A $15,000 loss from the annual income is like another mortgage payment on top of already higher housing prices, Kershaw adds. For a family living in B.C. that is a particularly hard hit.
"It's the one province where wages have gone down furthest and costs have gone up most," he says.
In 2012 Kershaw founded Generation Squeeze, a social campaign backed by his UBC research that seeks to push public policy towards narrowing the financial gap between the older and younger generations.
"We're outdated in describing what the big problems are that we need policy adaptions for and we're failing to recognize that the economic vulnerability has shifted to younger people," says Kershaw.
He says major policy changes are needed to right the wrongs in today's system:
"Rather than childcare costing more than university tuition and be hard to find, it would be easy for government to fix that problem. We just need to build more childcare spaces and invest in them to bring the cost down. This is not rocket science."
Kershaw proposes to bring childcare costs down to around $2,500 a year or more accurately, $10 a day. In Quebec childcare costs $7 a day.
Kershaw says the change would only require the government to spend $1,000 extra a year per Canadian under 45. By comparison the government annually spends $45,000 on every Canadian above 65 but only $12,000 on every Canadian below 45. With cheaper childcare an 18-month parental leave and savings of up to $50,000 in the child's first five years would follow, says Kershaw.
He is not the first to suggest such changes.
In March 2013 nearly 200 protesters marched to Premier Christy Clark's constituency office in Vancouver demanding cheaper childcare.
Clark told CTV News that the province didn't have the money to make $10 a day childcare happen. The government's priorities were to keep taxes low, control government spending and balance the budget.
Kershaw doesn't believe that's good enough.

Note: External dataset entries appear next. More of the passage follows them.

`src/rtl/alu_share_arbiter_if.sv`:
```
// rtl/alu_share_arbiter_if.sv - request/response and shared-ALU signal bundle for alu_share_arbiter
// slave is the arbiter side; master is the client/ALU side.
interface alu_share_arbiter_if #(
  parameter int WIDTH = 5
);
  logic [1:0]         req_valid;
  logic [1:0]         req_ready;
  logic [2*WIDTH-1:0] req_a;
  logic [2*WIDTH-1:0] req_b;
  logic [3:0]         req_sel;
  logic [1:0]         rsp_valid;
  logic [1:0]         rsp_ready;
  logic [WIDTH-1:0]   rsp_data;
  logic [WIDTH-1:0]   alu_a;
  logic [WIDTH-1:0]   alu_b;
  logic [1:0]         alu_sel;
  logic [WIDTH-1:0]   alu_out;
  logic               busy;
  logic [7:0]         op_count;

  modport slave (
    input  req_valid, req_a, req_b, req_sel, rsp_ready, alu_out,
    output req_ready, rsp_valid, rsp_data, alu_a, alu_b, alu_sel, busy, op_count
  );

  modport master (
    output req_valid, req_a, req_b, req_sel, rsp_ready, alu_out,
    input  req_ready, rsp_valid, rsp_data, alu_a, alu_b, alu_sel, busy, op_count
  );
endinterface

```
`src/rtl/alu_share_arbiter.sv`:
```
// rtl/alu_share_arbiter.sv - two-requester arbiter sharing one combinational ALU slice
// Define ARB_FIXED_PRIO_EN for fixed priority (requester 0 wins ties); default is round-robin.
module alu_share_arbiter #(
  parameter int WIDTH         = 5,
  parameter int SETTLE_CYCLES = 1
) (
  input  logic                 clk,
  input  logic                 rst_n,
  alu_share_arbiter_if.slave   ifc
);

  typedef enum logic [1:0] {
    IDLE  = 2'd0,
    ISSUE = 2'd1,
    RESP  = 2'd2
  } state_t;

  localparam logic [3:0] SETTLE_LAST = 4'(SETTLE_CYCLES - 1);

  state_t           state_q;
  logic [WIDTH-1:0] a_q;
  logic [WIDTH-1:0] b_q;
  logic [1:0]       sel_q;
  logic             gnt_q;
  logic [3:0]       cnt_q;
  logic [WIDTH-1:0] res_q;
  logic [1:0]       rsp_valid_q;
  logic [7:0]       op_count_q;

  logic             gnt_d;
  logic [1:0]       ready_d;
  logic             accept;
  logic [WIDTH-1:0] a_d;
  logic [WIDTH-1:0] b_d;
  logic [1:0]       sel_d;

`ifdef ARB_FIXED_PRIO_EN
  always_comb begin
    gnt_d = ~ifc.req_valid[0];
  end
`else
  logic last_q;

  // On a tie the requester not served last wins; otherwise whoever is asking.
  always_comb begin
    if (&ifc.req_valid) begin
      gnt_d = ~last_q;
    end else begin
      gnt_d = ~ifc.req_valid[0];
    end
  end

  always_ff @(posedge clk or negedge rst_n) begin
    if (!rst_n) begin
      last_q <= 1'b1;
    end else if (accept) begin
      last_q <= gnt_d;
    end
  end
`endif

  always_comb begin
    ready_d = 2'b00;
    if (state_q == IDLE) begin
      ready_d = ifc.req_valid & (gnt_d ? 2'b10 : 2'b01);
    end
  end

  assign accept = |ready_d;
  assign a_d    = gnt_d ? ifc.req_a[2*WIDTH-1:WIDTH] : ifc.req_a[WIDTH-1:0];
  assign b_d    = gnt_d ? ifc.req_b[2*WIDTH-1:WIDTH] : ifc.req_b[WIDTH-1:0];
  assign sel_d  = gnt_d ? ifc.req_sel[3:2] : ifc.req_sel[1:0];

  always_ff @(posedge clk or negedge rst_n) begin
    if (!rst_n) begin
      state_q     <= IDLE;
      a_q         <= '0;
      b_q         <= '0;
      sel_q       <= 2'b00;
      gnt_q       <= 1'b0;
      cnt_q       <= 4'd0;
      res_q       <= '0;
      rsp_valid_q <= 2'b00;
      op_count_q  <= 8'd0;
    end else begin
      case (state_q)
        IDLE: begin
          if (accept) begin
            a_q     <= a_d;
            b_q     <= b_d;
            sel_q   <= sel_d;
            gnt_q   <= gnt_d;
            cnt_q   <= 4'd0;
            state_q <= ISSUE;
          end
        end
        ISSUE: begin
          if (cnt_q == SETTLE_LAST) begin
            res_q       <= ifc.alu_out;
            rsp_valid_q <= gnt_q ? 2'b10 : 2'b01;
            state_q     <= RESP;
          end else begin
            cnt_q <= cnt_q + 4'd1;
          end
        end
        RESP: begin
          if (ifc.rsp_ready[gnt_q]) begin
            rsp_valid_q <= 2'b00;
            op_count_q  <= op_count_q + 8'd1;
            state_q     <= IDLE;
          end
        end
        default: begin
          state_q <= IDLE;
        end
      endcase
    end
  end

  // ALU inputs come only from the latched operands so they never toggle outside ISSUE.
  assign ifc.alu_a     = a_q;
  assign ifc.alu_b     = b_q;
  assign ifc.alu_sel   = sel_q;
  assign ifc.req_ready = ready_d;
  assign ifc.rsp_valid = rsp_valid_q;
  assign ifc.rsp_data  = res_q;
  assign ifc.busy      = (state_q != IDLE);
  assign ifc.op_count  = op_count_q;

endmodule

```
`src/flat_wrapper.sv`:
```
// flat-port wrapper written by rule: the top's interface ports become plain ports
module alu_share_arbiter_flat 
#(
  parameter int WIDTH         = 5,
  parameter int SETTLE_CYCLES = 1
)
  (clk, rst_n, ifc_req_valid, ifc_req_a, ifc_req_b, ifc_req_sel, ifc_rsp_ready, ifc_alu_out, ifc_req_ready, ifc_rsp_valid, ifc_rsp_data, ifc_alu_a, ifc_alu_b, ifc_alu_sel, ifc_busy, ifc_op_count);
  alu_share_arbiter_if #(.WIDTH(WIDTH)) ifc_i ();
  input  logic clk;
  input  logic rst_n;
  input wire logic [$bits(ifc_i.req_valid)-1:0] ifc_req_valid;
  input wire logic [$bits(ifc_i.req_a)-1:0] ifc_req_a;
  input wire logic [$bits(ifc_i.req_b)-1:0] ifc_req_b;
  input wire logic [$bits(ifc_i.req_sel)-1:0] ifc_req_sel;
  input wire logic [$bits(ifc_i.rsp_ready)-1:0] ifc_rsp_ready;
  input wire logic [$bits(ifc_i.alu_out)-1:0] ifc_alu_out;
  output wire logic [$bits(ifc_i.req_ready)-1:0] ifc_req_ready;
  output wire logic [$bits(ifc_i.rsp_valid)-1:0] ifc_rsp_valid;
  output wire logic [$bits(ifc_i.rsp_data)-1:0] ifc_rsp_data;
  output wire logic [$bits(ifc_i.alu_a)-1:0] ifc_alu_a;
  output wire logic [$bits(ifc_i.alu_b)-1:0] ifc_alu_b;
  output wire logic [$bits(ifc_i.alu_sel)-1:0] ifc_alu_sel;
  output wire logic [$bits(ifc_i.busy)-1:0] ifc_busy;
  output wire logic [$bits(ifc_i.op_count)-1:0] ifc_op_count;
  assign ifc_i.req_valid = ifc_req_valid;
  assign ifc_i.req_a = ifc_req_a;
  assign ifc_i.req_b = ifc_req_b;
  assign ifc_i.req_sel = ifc_req_sel;
  assign ifc_i.rsp_ready = ifc_rsp_ready;
  assign ifc_i.alu_out = ifc_alu_out;
  assign ifc_req_ready = ifc_i.req_ready;
  assign ifc_rsp_valid = ifc_i.rsp_valid;
  assign ifc_rsp_data = ifc_i.rsp_data;
  assign ifc_alu_a = ifc_i.alu_a;
  assign ifc_alu_b = ifc_i.alu_b;
  assign ifc_alu_sel = ifc_i.alu_sel;
  assign ifc_busy = ifc_i.busy;
  assign ifc_op_count = ifc_i.op_count;
  alu_share_arbiter #(.WIDTH(WIDTH), .SETTLE_CYCLES(SETTLE_CYCLES)) u_core (.clk(clk), .rst_n(rst_n), .ifc(ifc_i));
endmodule
```
`config.mk`:
```
export PLATFORM = sky130hd
export DESIGN_NAME = alu_share_arbiter_flat
export DESIGN_NICKNAME = d
export VERILOG_FILES = /design/src/rtl/alu_share_arbiter_if.sv /design/src/rtl/alu_share_arbiter.sv /design/src/flat_wrapper.sv
export SDC_FILE = /design/constraint.sdc
export NUM_CORES = 1
export LEC_CHECK = 0
export ABC_CLOCK_PERIOD_IN_PS = 2300
export CORE_MARGIN = 1
export CORE_UTILIZATION = 40
export DETAILED_ROUTE_END_ITERATION = 10
export DONT_BUFFER_PORTS = 1
export PLACE_DENSITY = 0.61
export SYNTH_ARGS = -nofsm -noshare
export SYNTH_HDL_FRONTEND = slang
export SYNTH_SLANG_ARGS = --single-unit
```
`constraint.sdc`:
```
create_clock -name clk -period 2.3 [get_ports clk]
set_input_delay 0.23 -clock clk [delete_from_list [all_inputs] [get_ports clk]]
set_output_delay 0.23 -clock clk [all_outputs]
set_load 0.03 [all_outputs]
```
==> flow_summary.ini <==
[run_status]
outcome = finished, final reports clean

[worst_setup_path]
worstSetupEndpointType = output pin
cp_data_required_time_ns = 2.07
rr_worst_depth = 5
r2r_slack_ns = 0.42
crit_type = reg2out
start_kind = flip-flop
cp_max_fo = 9
r2r_end = u_core.ifc.rsp_data[4]$_DFFE_PN0P_
worstPathArrival_ns = 1.78
r2r-start = u_core.cnt_q[0]$_DFFE_PN0P_

[cts]
cts_buffer_depth = 2
htreeDepth = 2
cts_tree = yes
clk_pin_slew_worst_paths_ns = 0.07
root_buffer = clkbuf_8
numCtsBuffers = 5
clk_latency_ns = 0.28
post_cts_buffers = 0
clock-sinks = 35

[final_layout]
antenna_cells = 0
drive_above_1_share = 0.144
nets = 204
final_common_cell = dfrtp_1
area_delta_synth_final_pct = 12.8
layout_common_cells = dfrtp_1 (34), o21ai_0 (15), a21oi_1 (15), nand3b_1 (13), a31oi_1 (13)
fill_cells = 388

[detailed_routing]
via_count = 1270
drcViolationCount = 0
wl_per_cell_um = 16.9
routed_wl_um = 3670
via_per_inst = 5.85
drt_first_pass_iters = 4
ant_nets = 0
first_iter_violations = 54

[grt]
grt_max_degree = 36
grt_pass1_wl_um = 5750
grt_usage = 0.173
antenna_found_initial = 0
grt_pass1_vias = 1299
overflow = 0

[synth]
syn_avg_cell_area_um2 = 10.5
synth_warnings = 0
synth_enable_flop_cells = 0
synth_top_flop_cell = dfrtp_1
synth_area_um2 = 1700
syn-num-nets = 200
async_reset_ff_frac = 1.00
yosysSeqAreaShare = 0.516
synthCells = 162
ys_ff_latch = 35
ys_types = 39

[timing]
period_share = 0.875
min_period_ns = 2.01
tns_ns = 0
fmax_mhz = 497
max-slew-margin-rel = 0.639
finalHoldViolCount = 0
worstMarginPinSlew_ns = 0.540
holdWs_ns = 0.0277
clock_skew_ns = 0.00732
rsz0062_at_grt = no
maxSlewViolCount = 0
setup_violations = 0

[worst_hold_path]
worstHoldStart = ifc_req_valid[0]
hold_path_end = u_core.last_q$_DFFE_PN1P_
min_path_cells = 1
hold_class = in2reg

[die]
fp.dieW_um = 67.2
io_pins = 65
core_um2 = 4030
die_area_um2 = 4510
fp.dieH_um = 67.2
start_util = 0.422
num_rows = 23

[placed_design]
port_buffers = 0
place.gp.congestion = 0.799
detailed_place_hpwl_um = 2680

[power_and_ir_drop]
power.leakage_uw = 0.000792
power_density_nw_per_um2 = 1610
ir_worst_vdd_v = 0.000648

[run]
maxCapViolCount = 0
## cells in the mapped netlist (2+ instances only)
master | number | share of area
mux2_2 | 7 | 0.046
nand2b_1 | 2 | 0.0074
xor2_1 | 3 | 0.015
buf_2 | 3 | 0.0088
xnor2_1 | 4 | 0.021
o21ai_0 | 15 | 0.044
nor2_1 | 5 | 0.011
nand3_1 | 5 | 0.015
a31oi_1 | 13 | 0.048
ha_1 | 3 | 0.022
nor2b_1 | 2 | 0.0074
clkbuf_1 | 6 | 0.013
nand2_1 | 2 | 0.0044
inv_1 | 6 | 0.013
dfrtp_1 | 34 | 0.50
nand3b_1 | 13 | 0.057
a21oi_1 | 15 | 0.044
nor3_1 | 3 | 0.0088
## worst max path at each step
stage                                       start                                 end
detailed placement    u_core.cnt_q[0]$_DFFE_PN0P_  u_core.ifc.rsp_data[4]$_DFFE_PN0P_
CTS                 u_core.state_q[1]$_DFFE_PN0P_                    ifc_req_ready[0]
finish              u_core.state_q[1]$_DFFE_PN0P_                    ifc_req_ready[0]
global placement      u_core.cnt_q[0]$_DFFE_PN0P_  u_core.ifc.rsp_data[4]$_DFFE_PN0P_
floorplan           u_core.state_q[1]$_DFFE_PN0P_            u_core.gnt_q$_DFFE_PN0P_
global route        u_core.state_q[1]$_DFFE_PN0P_                    ifc_req_ready[0]
## metal layers
metal,track usage,share of wire,up-vias
met2,0.290,0.50,52
met3,0.0693,0.080,5
li1,-,-,594
met5,0,0,-
met1,0.201,0.42,619
met4,0.0505,0.0063,0
## worst max-delay path: stages (launching register included)
cell	delay [ns]
dfrtp_1	0.43
nor2_1	0.46
inv_1	0.12
nor3_1	0.27
buf_4	0.22
## per-stage QoR
stage	worst slack (ns)	instances	utilization	area, um^2	power (uW)
floorplan	0.403	162	-	1700	2200
global placement	0.522	207	0.435	1750	2390
detailed placement	0.451	207	0.435	1750	2430
CTS	0.282	217	0.476	1920	3110
global route	0.102	217	0.476	1920	3270
finish	0.288	217	0.476	1920	3080
## sequential cells by signal, summed over array words and instances, names as in the netlist
name	count
u_core.ifc.alu_sel	2
u_core.ifc.alu_b	5
u_core.ifc.op_count	8
u_core.cnt_q	4
u_core.ifc.alu_a	5
u_core.state_q	2
u_core.gnt_q	1
u_core.last_q	1
u_core.ifc.rsp_data	5
u_core.ifc.rsp_valid	2
## where the power goes
| group | total [uW] | internal (uW) | leakage, uW | switching [uW] |
|---|---|---|---|---|
| clock | 656 | 433 | 0.0000654 | 222 |
| sequential | 1570 | 884 | 0.000420 | 688 |
| combinational | 851 | 394 | 0.000307 | 457 |
## layout make-up
type                       count  area [um^2]  share of cell area
sequential                    35          877               0.458
multi-input combinational    110          747               0.390
tap                           50         62.6              0.0326
inverter                       6         22.5              0.0117
timing repair buffer           8         75.1              0.0392
clock inverter                 2         60.1              0.0313
clock buffer                   6         72.6              0.0379
## kinds of logic after synthesis
family | count (synthesis) | share of synthesized area
flops | 35 | 0.516
simple gates | 41 | 0.151
compound gates | 51 | 0.178
buf+inv | 17 | 0.0442
xor+xnor | 7 | 0.0361
fa+ha+maj | 3 | 0.0221
mux | 8 | 0.0523
## repair_timing
item / 4_1_cts / 5_1_grt
resized for setup: 0 / 0
hold endpoints to repair: 35 / 0
hold buffers: 2 / 0
No activity file was read; power rests on OpenSTA's default activity.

"I think Canada generally is doing poorly in terms of being a great place to raise a family these days."
It's a national problem but it's especially extreme in B.C., which means the policy adaption here needs to be more significant. And so far it has been minimal," says Kershaw.
Second child conundrum
Bevyn is now just over 18 months old. He's been in the group-based childcare centre for four months now, and according to mom and dad, absolutely loves it, blissfully unaware of the conundrum his parents are now faced with: the cost of a second child.
"You up the ante on the whole thing," says Morgan. "All of the sudden you're looking at $2,400 a month for childcare in a best case scenario."
That is most of a single person's income, he adds.
"So do you sacrifice one person's income just to keep your careers alive or will one person stay home because financially it makes more sense in a way -- even though it's the short term finances. If you get out of the game for too long it's really hard to get back into it."
Kernohan adds the numbers together: if they'd had twins it would've been $3,600 a month for childcare alone.
"That's just insane. We would've been losing money," she says.
Both Kernohan and Morgan have well-paid full-time jobs. By their own description they earn good money.
"If we earn good money and we're questioning if we were to have two kids, would both of us be able to work? That's crazy," says Kernohan. "How is a single parent working one or two minimum wage jobs making ends meet? That's impossible."